I'm just back from handing my son to his dad's for his weekly time with our son. 50/50 totally shared custody.

OUR son. Who we BOTH made and love. Why would I keep him to myself of course I'm going to take him to spend time with his dad.

Today we did handover in Morrisons - right outside the entrance. Not because we can't stand each other but because ex finished work so I meet him right at the end of his shift and he takes ds shopping. I live an hour away its practical and it works for us.

If people wish to look at us exchanging small talk and passing ds between us with pity that's fine. Ds laughs with excitement every time and I bet is way happier then if me and ex where still together.

There's a number of reasons why those people do swops on neutral territory. Distance between parents, new partners so want home lives separate from exs, even something simple like a new baby sleeping at home so drop offs done away from the house to avoid disturbances.

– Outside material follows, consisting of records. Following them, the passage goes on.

## config.mk

```make
export PLATFORM = sky130hd
export DESIGN_NAME = fst_frame_ctrl
export DESIGN_NICKNAME = d
export VERILOG_FILES = /design/src/inc/fst_pkg.sv /design/src/hdl/fst_frame_ctrl.sv /design/src/hdl/fst_trig_sync.sv
export VERILOG_INCLUDE_DIRS = /design/src /design/src/inc
export SDC_FILE = /design/constraint.sdc
export NUM_CORES = 1
export LEC_CHECK = 0
export BUFFER_PORTS_ARGS = -buffer_cell sky130_fd_sc_hd__buf_4
export CAP_MARGIN = 20
export CORE_ASPECT_RATIO = 1.4
export CORE_UTILIZATION = 30
export DETAILED_ROUTE_END_ITERATION = 10
export PLACE_DENSITY = 0.5
export SLEW_MARGIN = 25
export SYNTH_ARGS = -nofsm -noshare
export SYNTH_HDL_FRONTEND = slang
export SYNTH_SLANG_ARGS = --single-unit
```

## constraint.sdc

```tcl
create_clock -name clk -period 6.3 [get_ports clk]
set_clock_uncertainty 0.15 [all_clocks]
set_input_delay 0.315 -clock clk [delete_from_list [all_inputs] [get_ports clk]]
set_output_delay 0.315 -clock clk [all_outputs]
set_load 0.05 [all_outputs]
```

Life would be good if family's stayed together and loved each other to the end but sometimes we fall for someone who has an affair or in some cases someone who is abusive. Should we really stay together for the sake of kids?

oddfodd Wed 22-Jul-15 19:25:18

No matter what Vivienne? Even if one of the parents is abusive to the other partner and/or the children?

It's a very glib thing to say.

FeelTheNoise Wed 22-Jul-15 19:27:06

Oh please, there are so many worse things to experience in childhood hmm I've picked up DS from my dad in tescos car park after a sleepover before, likewise from my mum at the train station, the poor deprived sod wink

Missdee2014 Wed 22-Jul-15 19:28:37

Viviennemary are you serious?? If you are then sadly you have a lot to learn about life. Many of us stay in unhappy relationships for the sake of the children but at the end of the day unhappy parents make for unhappy children.

To the poster (too tired to go back and see who) that said that you should wait (13 years you waited) to have children. It really doesn't matter how long you wait, not every relationship will last after children regardless how well you know the other parent. Again, I hope you stay as smug as you are and don't look back in years to come and regret your smug comment.

Bubblesinthesummer Wed 22-Jul-15 19:36:38

Doesn't sound very great. I think people should stay together once they have had children.

Ridiculous comment! So you want people to stay together despite in some cases DV or affairs for example? What a sanctimonious and narrow minded view

Bubblesinthesummer Wed 22-Jul-15 19:39:51

*People seem to enter into and subsequently leave relationships so quickly these days.
I was with my dh for 6 years before we married and a further 7 before we had children. Slow down. Get to know each other. See having children as the commitment it is. Maybe if more people did that, less would be in McDonald's car parks getting handed over each week.*

My DH was with his ex for 20 years before she had an affair. What do you suggest he did, just get on with it and carry on?

Amount of time together is no measure of whether a marriage or relationship will last.

mrsdavidbowie Wed 22-Jul-15 19:42:11

Oh Vivienne you have no idea.
So a woman has to put up with abuse because its better to stay together?